▸ EXERCISE BRIEF: Copy exactly the lines of the data below that run from the line holding "asynchronous active-high reset" through the line holding "when not drawn)", both ends included.

:::

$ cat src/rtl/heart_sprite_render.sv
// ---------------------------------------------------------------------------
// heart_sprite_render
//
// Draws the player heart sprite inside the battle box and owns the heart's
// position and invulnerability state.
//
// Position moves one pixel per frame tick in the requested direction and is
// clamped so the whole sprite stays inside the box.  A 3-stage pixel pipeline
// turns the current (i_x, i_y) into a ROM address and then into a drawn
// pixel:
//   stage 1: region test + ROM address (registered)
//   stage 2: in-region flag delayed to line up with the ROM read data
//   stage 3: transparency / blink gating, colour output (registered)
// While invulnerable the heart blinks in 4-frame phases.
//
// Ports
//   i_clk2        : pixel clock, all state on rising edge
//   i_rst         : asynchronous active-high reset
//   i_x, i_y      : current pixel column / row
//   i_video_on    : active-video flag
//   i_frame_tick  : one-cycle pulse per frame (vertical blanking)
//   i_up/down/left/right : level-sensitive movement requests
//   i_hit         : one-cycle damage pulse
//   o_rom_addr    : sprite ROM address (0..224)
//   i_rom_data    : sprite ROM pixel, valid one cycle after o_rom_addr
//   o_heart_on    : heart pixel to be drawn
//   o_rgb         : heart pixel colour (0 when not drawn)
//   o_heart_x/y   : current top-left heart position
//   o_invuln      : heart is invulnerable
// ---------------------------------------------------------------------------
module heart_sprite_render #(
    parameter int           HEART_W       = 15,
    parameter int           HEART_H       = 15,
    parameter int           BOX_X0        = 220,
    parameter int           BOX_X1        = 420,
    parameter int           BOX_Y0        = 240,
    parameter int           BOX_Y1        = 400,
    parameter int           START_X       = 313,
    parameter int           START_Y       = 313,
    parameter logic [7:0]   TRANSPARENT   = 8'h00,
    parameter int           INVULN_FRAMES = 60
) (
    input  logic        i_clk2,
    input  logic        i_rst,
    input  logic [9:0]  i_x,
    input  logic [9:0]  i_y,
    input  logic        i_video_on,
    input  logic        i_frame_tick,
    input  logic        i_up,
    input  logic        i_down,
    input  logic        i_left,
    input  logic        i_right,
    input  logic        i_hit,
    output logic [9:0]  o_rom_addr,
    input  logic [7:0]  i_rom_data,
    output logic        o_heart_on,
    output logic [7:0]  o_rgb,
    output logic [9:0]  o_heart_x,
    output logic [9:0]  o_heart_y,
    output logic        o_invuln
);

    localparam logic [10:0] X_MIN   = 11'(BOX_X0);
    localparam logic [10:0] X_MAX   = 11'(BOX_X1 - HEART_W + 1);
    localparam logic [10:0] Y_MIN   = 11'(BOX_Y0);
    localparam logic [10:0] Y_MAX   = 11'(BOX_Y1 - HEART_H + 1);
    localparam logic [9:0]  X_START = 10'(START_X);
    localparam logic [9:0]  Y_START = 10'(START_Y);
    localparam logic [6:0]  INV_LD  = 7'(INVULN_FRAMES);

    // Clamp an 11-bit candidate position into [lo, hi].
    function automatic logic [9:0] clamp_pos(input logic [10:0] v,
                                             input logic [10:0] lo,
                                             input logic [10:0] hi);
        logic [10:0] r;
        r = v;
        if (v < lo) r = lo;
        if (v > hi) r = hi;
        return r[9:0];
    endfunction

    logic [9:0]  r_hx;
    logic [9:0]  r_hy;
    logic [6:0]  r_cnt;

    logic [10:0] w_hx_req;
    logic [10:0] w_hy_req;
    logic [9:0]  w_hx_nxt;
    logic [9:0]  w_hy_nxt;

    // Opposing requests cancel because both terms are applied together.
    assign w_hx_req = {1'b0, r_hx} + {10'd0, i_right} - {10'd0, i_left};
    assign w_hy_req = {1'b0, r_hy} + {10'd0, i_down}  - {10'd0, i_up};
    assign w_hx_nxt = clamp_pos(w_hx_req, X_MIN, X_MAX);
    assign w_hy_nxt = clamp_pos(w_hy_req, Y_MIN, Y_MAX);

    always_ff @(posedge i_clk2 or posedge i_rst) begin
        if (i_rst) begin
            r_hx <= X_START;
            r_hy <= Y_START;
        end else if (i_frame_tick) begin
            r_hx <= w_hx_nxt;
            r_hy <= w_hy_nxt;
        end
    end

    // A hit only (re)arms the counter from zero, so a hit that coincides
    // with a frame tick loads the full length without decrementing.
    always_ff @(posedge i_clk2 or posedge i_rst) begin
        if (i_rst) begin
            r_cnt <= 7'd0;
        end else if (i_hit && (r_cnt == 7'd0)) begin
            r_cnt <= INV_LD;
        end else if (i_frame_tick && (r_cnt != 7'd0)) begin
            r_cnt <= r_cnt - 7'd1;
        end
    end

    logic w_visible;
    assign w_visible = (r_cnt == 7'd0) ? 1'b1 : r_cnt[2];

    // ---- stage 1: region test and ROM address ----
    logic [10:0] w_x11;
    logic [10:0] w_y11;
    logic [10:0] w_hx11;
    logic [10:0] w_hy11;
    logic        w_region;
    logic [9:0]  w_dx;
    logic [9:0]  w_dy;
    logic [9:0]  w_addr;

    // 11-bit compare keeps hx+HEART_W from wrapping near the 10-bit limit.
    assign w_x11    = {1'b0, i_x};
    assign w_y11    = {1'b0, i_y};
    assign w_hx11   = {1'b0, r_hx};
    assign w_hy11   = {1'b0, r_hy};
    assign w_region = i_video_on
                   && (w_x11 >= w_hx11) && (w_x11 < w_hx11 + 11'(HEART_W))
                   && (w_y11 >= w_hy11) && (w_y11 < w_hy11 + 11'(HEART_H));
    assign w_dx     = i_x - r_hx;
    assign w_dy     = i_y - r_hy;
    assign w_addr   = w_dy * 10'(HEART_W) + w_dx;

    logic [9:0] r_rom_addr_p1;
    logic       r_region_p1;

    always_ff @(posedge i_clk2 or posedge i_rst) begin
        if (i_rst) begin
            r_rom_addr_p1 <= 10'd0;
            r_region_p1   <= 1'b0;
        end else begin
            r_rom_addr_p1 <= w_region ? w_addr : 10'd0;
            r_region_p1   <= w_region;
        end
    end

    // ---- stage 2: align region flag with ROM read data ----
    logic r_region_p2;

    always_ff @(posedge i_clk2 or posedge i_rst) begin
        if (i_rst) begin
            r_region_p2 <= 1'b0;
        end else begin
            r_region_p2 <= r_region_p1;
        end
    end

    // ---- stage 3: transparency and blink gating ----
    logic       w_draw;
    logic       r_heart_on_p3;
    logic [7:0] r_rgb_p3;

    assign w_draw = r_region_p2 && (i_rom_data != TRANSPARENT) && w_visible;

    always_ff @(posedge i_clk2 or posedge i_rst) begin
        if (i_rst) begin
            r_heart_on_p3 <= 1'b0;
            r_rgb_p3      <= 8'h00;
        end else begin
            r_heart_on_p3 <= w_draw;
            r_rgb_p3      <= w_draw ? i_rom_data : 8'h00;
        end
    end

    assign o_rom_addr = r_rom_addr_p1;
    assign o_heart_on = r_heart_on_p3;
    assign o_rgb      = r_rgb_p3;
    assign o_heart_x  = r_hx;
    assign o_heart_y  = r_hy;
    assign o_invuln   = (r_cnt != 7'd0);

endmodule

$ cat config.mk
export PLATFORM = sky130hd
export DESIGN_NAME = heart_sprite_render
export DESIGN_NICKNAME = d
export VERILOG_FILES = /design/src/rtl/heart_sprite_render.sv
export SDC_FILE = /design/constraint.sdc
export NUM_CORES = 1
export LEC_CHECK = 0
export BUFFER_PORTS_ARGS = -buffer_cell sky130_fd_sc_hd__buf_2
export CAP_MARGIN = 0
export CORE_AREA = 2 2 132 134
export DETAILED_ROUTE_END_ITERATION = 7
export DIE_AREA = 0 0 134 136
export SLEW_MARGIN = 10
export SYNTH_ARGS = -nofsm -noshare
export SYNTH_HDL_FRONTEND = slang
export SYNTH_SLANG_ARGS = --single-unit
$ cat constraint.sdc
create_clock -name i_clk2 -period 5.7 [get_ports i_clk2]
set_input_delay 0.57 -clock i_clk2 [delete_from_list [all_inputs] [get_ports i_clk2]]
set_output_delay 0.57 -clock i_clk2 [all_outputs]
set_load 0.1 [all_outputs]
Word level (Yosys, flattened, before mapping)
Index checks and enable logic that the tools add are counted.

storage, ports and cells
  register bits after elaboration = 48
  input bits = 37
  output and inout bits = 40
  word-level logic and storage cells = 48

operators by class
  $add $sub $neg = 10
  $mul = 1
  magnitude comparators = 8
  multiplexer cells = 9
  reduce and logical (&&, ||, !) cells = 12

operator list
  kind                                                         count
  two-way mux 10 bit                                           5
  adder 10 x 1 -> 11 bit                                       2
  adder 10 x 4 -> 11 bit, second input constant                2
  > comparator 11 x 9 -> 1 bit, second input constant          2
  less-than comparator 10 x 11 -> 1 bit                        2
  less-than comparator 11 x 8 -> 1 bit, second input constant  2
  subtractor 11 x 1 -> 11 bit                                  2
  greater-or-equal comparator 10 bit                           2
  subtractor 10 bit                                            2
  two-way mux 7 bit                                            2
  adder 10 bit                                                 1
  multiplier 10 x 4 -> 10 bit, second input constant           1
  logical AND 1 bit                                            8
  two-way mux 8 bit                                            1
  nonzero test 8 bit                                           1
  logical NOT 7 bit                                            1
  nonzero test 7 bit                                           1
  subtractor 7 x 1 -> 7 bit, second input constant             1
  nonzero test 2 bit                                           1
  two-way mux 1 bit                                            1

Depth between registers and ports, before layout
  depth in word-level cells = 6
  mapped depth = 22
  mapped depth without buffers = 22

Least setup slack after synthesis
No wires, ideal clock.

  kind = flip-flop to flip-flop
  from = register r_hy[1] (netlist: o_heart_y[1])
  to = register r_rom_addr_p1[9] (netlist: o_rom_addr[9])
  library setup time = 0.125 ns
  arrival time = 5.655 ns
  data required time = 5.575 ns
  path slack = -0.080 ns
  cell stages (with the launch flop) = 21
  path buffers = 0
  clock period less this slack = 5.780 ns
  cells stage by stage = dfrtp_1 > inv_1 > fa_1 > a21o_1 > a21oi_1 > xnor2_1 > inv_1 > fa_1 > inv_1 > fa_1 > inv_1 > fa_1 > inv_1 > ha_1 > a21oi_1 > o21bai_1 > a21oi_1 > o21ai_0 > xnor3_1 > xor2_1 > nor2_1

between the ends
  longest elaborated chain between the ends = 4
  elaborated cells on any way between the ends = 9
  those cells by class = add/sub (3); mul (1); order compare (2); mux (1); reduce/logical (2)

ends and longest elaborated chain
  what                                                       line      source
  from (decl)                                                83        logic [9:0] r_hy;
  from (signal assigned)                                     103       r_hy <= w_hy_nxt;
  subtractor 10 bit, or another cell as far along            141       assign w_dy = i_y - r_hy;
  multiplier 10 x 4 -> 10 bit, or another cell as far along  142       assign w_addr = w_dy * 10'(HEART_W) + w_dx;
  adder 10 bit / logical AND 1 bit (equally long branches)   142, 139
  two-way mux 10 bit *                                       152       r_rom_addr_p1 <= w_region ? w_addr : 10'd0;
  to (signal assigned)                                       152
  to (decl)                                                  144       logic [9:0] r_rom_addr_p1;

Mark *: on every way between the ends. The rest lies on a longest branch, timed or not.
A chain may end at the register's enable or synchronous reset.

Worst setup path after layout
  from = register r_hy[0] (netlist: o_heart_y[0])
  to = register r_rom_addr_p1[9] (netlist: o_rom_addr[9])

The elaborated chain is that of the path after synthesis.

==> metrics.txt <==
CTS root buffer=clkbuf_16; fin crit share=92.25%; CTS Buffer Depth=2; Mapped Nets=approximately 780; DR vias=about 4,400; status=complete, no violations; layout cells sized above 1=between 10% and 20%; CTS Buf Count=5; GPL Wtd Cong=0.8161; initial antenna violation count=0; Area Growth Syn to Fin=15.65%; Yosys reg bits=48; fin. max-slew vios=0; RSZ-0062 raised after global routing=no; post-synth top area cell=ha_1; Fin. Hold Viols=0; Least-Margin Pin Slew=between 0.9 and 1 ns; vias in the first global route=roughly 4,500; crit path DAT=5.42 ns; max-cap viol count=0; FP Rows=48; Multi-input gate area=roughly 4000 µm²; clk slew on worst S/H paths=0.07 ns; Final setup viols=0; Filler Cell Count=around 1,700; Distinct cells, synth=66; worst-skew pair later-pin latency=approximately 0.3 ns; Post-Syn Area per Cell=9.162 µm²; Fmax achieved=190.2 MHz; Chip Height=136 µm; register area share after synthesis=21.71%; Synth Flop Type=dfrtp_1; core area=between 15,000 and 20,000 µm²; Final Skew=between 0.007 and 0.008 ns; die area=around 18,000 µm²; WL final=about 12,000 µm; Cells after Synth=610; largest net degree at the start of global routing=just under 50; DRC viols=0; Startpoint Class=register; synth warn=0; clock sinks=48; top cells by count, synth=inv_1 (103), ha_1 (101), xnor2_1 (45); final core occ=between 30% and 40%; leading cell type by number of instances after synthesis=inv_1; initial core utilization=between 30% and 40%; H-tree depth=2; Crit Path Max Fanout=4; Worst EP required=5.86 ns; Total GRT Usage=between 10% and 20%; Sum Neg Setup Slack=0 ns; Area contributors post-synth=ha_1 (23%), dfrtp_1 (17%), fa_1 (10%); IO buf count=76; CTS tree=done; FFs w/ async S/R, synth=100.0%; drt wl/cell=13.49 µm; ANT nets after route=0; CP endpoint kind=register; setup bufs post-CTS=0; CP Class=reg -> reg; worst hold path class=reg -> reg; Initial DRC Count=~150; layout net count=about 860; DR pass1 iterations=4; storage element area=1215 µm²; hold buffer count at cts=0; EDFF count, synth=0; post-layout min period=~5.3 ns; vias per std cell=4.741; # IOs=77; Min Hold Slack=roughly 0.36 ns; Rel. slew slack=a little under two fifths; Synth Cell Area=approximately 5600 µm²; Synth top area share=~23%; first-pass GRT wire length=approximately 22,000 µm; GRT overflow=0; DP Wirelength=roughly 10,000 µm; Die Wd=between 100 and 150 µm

:::

▸ YOUR SOLUTION:
//   i_rst         : asynchronous active-high reset
//   i_x, i_y      : current pixel column / row
//   i_video_on    : active-video flag
//   i_frame_tick  : one-cycle pulse per frame (vertical blanking)
//   i_up/down/left/right : level-sensitive movement requests
//   i_hit         : one-cycle damage pulse
//   o_rom_addr    : sprite ROM address (0..224)
//   i_rom_data    : sprite ROM pixel, valid one cycle after o_rom_addr
//   o_heart_on    : heart pixel to be drawn
//   o_rgb         : heart pixel colour (0 when not drawn)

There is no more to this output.